Résumé
Commentaire composé sur un extrait du chapitre
Des coches extrait des
Essais de Montaigne.
Sommaire:
Montaigne, à travers le chapitre
Des coches choisit de dénoncer la brutalité des conquêtes européennes du Nouveau Monde, un thème important à son époque puisque depuis la renaissance, les conquêtes de nouvelles terres et les grandes découvertes se multiplient. Dans cet extrait, Montaigne nous décrit l'arrivée des Espagnols sur cette nouvelle terre déjà occupée. Comment Montaigne s'y prend-il pour dénoncer les conquêtes européennes ?
Sommaire:
Introduction
I) L'engagement du narrateur
A. Le choix du discours indirect et indirect libre dans le dialogue opposant les Espagnols aux sauvages
B. La part peu importante de narration et de commentaires du narrateur
II) La supériorité argumentative des Indiens
A. Une stratégie argumentative subtile
B. La lucidité et la logique de leurs propos
III) La supériorité éthique des sauvages
A. L'hospitalité des sauvages face à la cupidité des espagnols
B. La tolérance des sauvages face à l'intolérance des espagnols
C. La résistance des sauvages face à l'agression des espagnols
Conclusion
Texte étudié:
En côtoyant la mer à la quête de leurs mines, aucuns Espagnols prirent terre en une contrée fertile et plaisante, fort habitée : et firent à ce peuple leurs remontrances accoutumées : Qu'ils étaient gens paisibles, venant de lointains voyages, envoyés de la part du Roi de Castille, le plus grand Prince de la terre habitable, auquel le Pape, représentant Dieu en terre, avait donné la principauté de toutes les Indes. Que, s'ils voulaient lui être tributaires, ils seraient très bénignement traités : leur demandaient des vivres, pour leur nourriture, et de l'or pour le besoin de quelque médecine. Leur remontraient au demeurant, la créance d'un seul Dieu, et la vérité de notre religion, laquelle ils leur conseillaient d'accepter, y ajoutant quelques menaces.

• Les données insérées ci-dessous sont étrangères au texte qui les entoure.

[config.mk]
export PLATFORM = sky130hd
export DESIGN_NAME = ifetch_flat
export DESIGN_NICKNAME = d
export VERILOG_FILES = /design/src/rtl/ifetch_if.sv /design/src/rtl/ifetch.sv /design/src/flat_wrapper.sv
export SDC_FILE = /design/constraint.sdc
export NUM_CORES = 1
export LEC_CHECK = 0
export CORE_ASPECT_RATIO = 0.75
export CORE_UTILIZATION = 38
export CTS_BUF_LIST = sky130_fd_sc_hd__clkbuf_16
export DETAILED_ROUTE_END_ITERATION = 10
export PLACE_DENSITY = 0.62
export SYNTH_ARGS = -nofsm -noshare
export SYNTH_HDL_FRONTEND = slang
export SYNTH_SLANG_ARGS = --single-unit
export TNS_END_PERCENT = 5
[constraint.sdc]
create_clock -name clk_i -period 2.7 [get_ports clk_i]
set_input_delay 0.54 -clock clk_i [delete_from_list [all_inputs] [get_ports clk_i]]
set_output_delay 0.54 -clock clk_i [all_outputs]
set_load 0.01 [all_outputs]
[src/rtl/ifetch_if.sv]
// Fetch-stage bus bundle: icache request/response, branch redirect and the
// decode-side valid/ready queue head.
interface ifetch_if;
    logic [31:0] ic_adr_o;
    logic        ic_stb_o;
    logic        ic_hit_i;
    logic [15:0] ic_inst_i;
    logic [31:0] ic_data_i;
    logic        flush_i;
    logic [31:0] flush_adr_i;
    logic        inst_valid_o;
    logic        inst_ready_i;
    logic [15:0] inst_o;
    logic [31:0] imm_o;
    logic [31:0] pc_o;
    logic [1:0]  state_o;

    modport master (
        output ic_adr_o, ic_stb_o, inst_valid_o, inst_o, imm_o, pc_o, state_o,
        input  ic_hit_i, ic_inst_i, ic_data_i, flush_i, flush_adr_i, inst_ready_i
    );

    modport slave (
        input  ic_adr_o, ic_stb_o, inst_valid_o, inst_o, imm_o, pc_o, state_o,
        output ic_hit_i, ic_inst_i, ic_data_i, flush_i, flush_adr_i, inst_ready_i
    );
endinterface

[src/rtl/ifetch.sv]
// mox125 instruction fetch: walks the PC through the icache, sizes each
// instruction (2 or 6 bytes) and queues {inst, imm, pc} for decode.
module ifetch #(
    parameter logic [31:0] RESET_PC   = 32'h00001000,
    parameter int unsigned FIFO_DEPTH = 4
) (
    input  logic     clk_i,
    input  logic     rst_i,
    ifetch_if.master bus
);
    localparam int unsigned PTR_W = (FIFO_DEPTH > 1) ? $clog2(FIFO_DEPTH) : 1;
    localparam int unsigned CNT_W = PTR_W + 1;
    localparam logic [CNT_W-1:0] FULL_CNT = CNT_W'(FIFO_DEPTH);

    localparam logic [1:0] F_RESET = 2'd0;
    localparam logic [1:0] F_RUN   = 2'd1;
    localparam logic [1:0] F_MISS  = 2'd2;

    logic [1:0]       r_state, w_state_nxt;
    logic [31:0]      r_adr, w_adr_nxt;
    logic             r_stb, w_stb_nxt;
    logic [CNT_W-1:0] r_count, w_count_nxt;
    logic [PTR_W-1:0] r_wr_ptr, w_wr_ptr_nxt;
    logic [PTR_W-1:0] r_rd_ptr, w_rd_ptr_nxt;

    logic [15:0] r_inst_q [FIFO_DEPTH];
    logic [31:0] r_imm_q  [FIFO_DEPTH];
    logic [31:0] r_pc_q   [FIFO_DEPTH];

    logic        w_long;
    logic [31:0] w_imm;
    logic        w_valid;
    logic        w_push;
    logic        w_pop;
    logic [31:0] w_flush_tgt;

    // Length decode: listed opcodes carry a 32-bit immediate after the halfword.
    always_comb begin : len_decode
        w_long = 1'b0;
        if (!bus.ic_inst_i[15]) begin
            case (bus.ic_inst_i[15:8])
                8'h01, 8'h03, 8'h08, 8'h09, 8'h0C, 8'h0D, 8'h1A, 8'h1B, 8'h1D,
                8'h1F, 8'h20, 8'h22, 8'h24, 8'h36, 8'h37, 8'h38, 8'h39:
                    w_long = 1'b1;
                default:
                    w_long = 1'b0;
            endcase
        end
    end

    assign w_imm       = w_long ? bus.ic_data_i : 32'h0;
    assign w_valid     = (r_count != '0);
    assign w_push      = r_stb & bus.ic_hit_i & ~bus.flush_i;
    assign w_pop       = w_valid & bus.inst_ready_i & ~bus.flush_i;
    assign w_flush_tgt = bus.flush_adr_i & ~32'h1;

    // Next-state logic; a redirect overrides any capture or pop in the same cycle.
    always_comb begin : next_state
        w_state_nxt  = r_state;
        w_adr_nxt    = r_adr;
        w_count_nxt  = r_count;
        w_wr_ptr_nxt = r_wr_ptr;
        w_rd_ptr_nxt = r_rd_ptr;
        w_stb_nxt    = 1'b0;

        case (r_state)
            F_RESET: w_state_nxt = F_RUN;
            F_RUN:   if (r_stb && !bus.ic_hit_i) w_state_nxt = F_MISS;
            F_MISS:  if (bus.ic_hit_i) w_state_nxt = F_RUN;
            default: w_state_nxt = F_RESET;
        endcase

        if (w_push) begin
            w_adr_nxt    = r_adr + (w_long ? 32'd6 : 32'd2);
            w_wr_ptr_nxt = r_wr_ptr + PTR_W'(1);
        end
        if (w_pop) begin
            w_rd_ptr_nxt = r_rd_ptr + PTR_W'(1);
        end
        w_count_nxt = r_count + CNT_W'(w_push) - CNT_W'(w_pop);

        if (bus.flush_i) begin
            w_state_nxt  = F_RUN;
            w_adr_nxt    = w_flush_tgt;
            w_count_nxt  = '0;
            w_wr_ptr_nxt = '0;
            w_rd_ptr_nxt = '0;
        end

        // Miss holds the request up; otherwise request whenever there is room.
        if (w_state_nxt == F_MISS) begin
            w_stb_nxt = 1'b1;
        end else if (w_state_nxt == F_RUN) begin
            w_stb_nxt = (w_count_nxt != FULL_CNT);
        end
    end

    always_ff @(posedge clk_i or negedge rst_i) begin : state_reg
        if (!rst_i) begin
            r_state  <= F_RESET;
            r_adr    <= RESET_PC & ~32'h1;
            r_stb    <= 1'b0;
            r_count  <= '0;
            r_wr_ptr <= '0;
            r_rd_ptr <= '0;
        end else begin
            r_state  <= w_state_nxt;
            r_adr    <= w_adr_nxt;
            r_stb    <= w_stb_nxt;
            r_count  <= w_count_nxt;
            r_wr_ptr <= w_wr_ptr_nxt;
            r_rd_ptr <= w_rd_ptr_nxt;
        end
    end

    // Queue storage; writes are already blocked when full since r_stb is low.
    always_ff @(posedge clk_i or negedge rst_i) begin : fifo_mem
        if (!rst_i) begin
            for (int i = 0; i < int'(FIFO_DEPTH); i++) begin
                r_inst_q[i] <= '0;
                r_imm_q[i]  <= '0;
                r_pc_q[i]   <= '0;
            end
        end else if (w_push) begin
            r_inst_q[r_wr_ptr] <= bus.ic_inst_i;
            r_imm_q[r_wr_ptr]  <= w_imm;
            r_pc_q[r_wr_ptr]   <= r_adr;
        end
    end

    assign bus.ic_adr_o     = r_adr;
    assign bus.ic_stb_o     = r_stb;
    assign bus.state_o      = r_state;
    assign bus.inst_valid_o = w_valid;
    assign bus.inst_o       = w_valid ? r_inst_q[r_rd_ptr] : 16'h0;
    assign bus.imm_o        = w_valid ? r_imm_q[r_rd_ptr]  : 32'h0;
    assign bus.pc_o         = w_valid ? r_pc_q[r_rd_ptr]   : 32'h0;
endmodule

[src/flat_wrapper.sv]
// flat-port wrapper written by rule: the top's interface ports become plain ports
module ifetch_flat 
#(
    parameter logic [31:0] RESET_PC   = 32'h00001000,
    parameter int unsigned FIFO_DEPTH = 4
)
  (clk_i, rst_i, bus_ic_adr_o, bus_ic_stb_o, bus_inst_valid_o, bus_inst_o, bus_imm_o, bus_pc_o, bus_state_o, bus_ic_hit_i, bus_ic_inst_i, bus_ic_data_i, bus_flush_i, bus_flush_adr_i, bus_inst_ready_i);
  ifetch_if bus_i ();
  input  logic clk_i;
  input  logic rst_i;
  output wire logic [$bits(bus_i.ic_adr_o)-1:0] bus_ic_adr_o;
  output wire logic [$bits(bus_i.ic_stb_o)-1:0] bus_ic_stb_o;
  output wire logic [$bits(bus_i.inst_valid_o)-1:0] bus_inst_valid_o;
  output wire logic [$bits(bus_i.inst_o)-1:0] bus_inst_o;
  output wire logic [$bits(bus_i.imm_o)-1:0] bus_imm_o;
  output wire logic [$bits(bus_i.pc_o)-1:0] bus_pc_o;
  output wire logic [$bits(bus_i.state_o)-1:0] bus_state_o;
  input wire logic [$bits(bus_i.ic_hit_i)-1:0] bus_ic_hit_i;
  input wire logic [$bits(bus_i.ic_inst_i)-1:0] bus_ic_inst_i;
  input wire logic [$bits(bus_i.ic_data_i)-1:0] bus_ic_data_i;
  input wire logic [$bits(bus_i.flush_i)-1:0] bus_flush_i;
  input wire logic [$bits(bus_i.flush_adr_i)-1:0] bus_flush_adr_i;
  input wire logic [$bits(bus_i.inst_ready_i)-1:0] bus_inst_ready_i;
  assign bus_ic_adr_o = bus_i.ic_adr_o;
  assign bus_ic_stb_o = bus_i.ic_stb_o;
  assign bus_inst_valid_o = bus_i.inst_valid_o;
  assign bus_inst_o = bus_i.inst_o;
  assign bus_imm_o = bus_i.imm_o;
  assign bus_pc_o = bus_i.pc_o;
  assign bus_state_o = bus_i.state_o;
  assign bus_i.ic_hit_i = bus_ic_hit_i;
  assign bus_i.ic_inst_i = bus_ic_inst_i;
  assign bus_i.ic_data_i = bus_ic_data_i;
  assign bus_i.flush_i = bus_flush_i;
  assign bus_i.flush_adr_i = bus_flush_adr_i;
  assign bus_i.inst_ready_i = bus_inst_ready_i;
  ifetch #(.RESET_PC(RESET_PC), .FIFO_DEPTH(FIFO_DEPTH)) u_core (.clk_i(clk_i), .rst_i(rst_i), .bus(bus_i));
endmodule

La réponse fut telle : Que quant à être paisibles, ils n'en portaient pas la mine, s'ils l'étaient. Quant à leur Roi, puisqu'il demandait, il devait être indigent, et nécessiteux : et celui qui lui avait fait cette distribution, homme aimant dissension, d'aller donner à un tiers, chose qui n'était pas sienne, pour le mettre en débat contre les anciens possesseurs. Quant aux vivres, qu'ils leur en fourniraient : d'or, ils en avaient peu : que c'était chose qu'ils mettaient en nulle estime, d'autant qu'elle était inutile au service de leur vie, là où tout leur soin regardait seulement à la passer heureusement et plaisamment : pourtant ce qu'ils en pourraient trouver, sauf ce qui était employé au service de leurs dieux, qu'ils le prissent hardiment. Quant à un seul Dieu, le discours leur en avait plu : mais qu'ils ne voulaient changer leur religion, s'en étant si utilement servis si longtemps : et qu'ils n'avaient accoutumé prendre conseil que de leurs amis et connaissants. Quant aux menaces, c'était signe de faute de jugement, d'aller menaçant ceux desquels la nature, et les moyens étaient inconnus. Ainsi qu'ils se dépêchassent promptement de vider leur terre, car ils n'étaient pas accoutumés de prendre en bonne part les honnêtetés et remontrances des gens armés et étrangers ; autrement qu'on ferait d'eux, comme de ces autres, leur montrant les têtes d'aucuns hommes justiciés autour de leur ville. Voilà un exemple de la balbutie de cette enfance.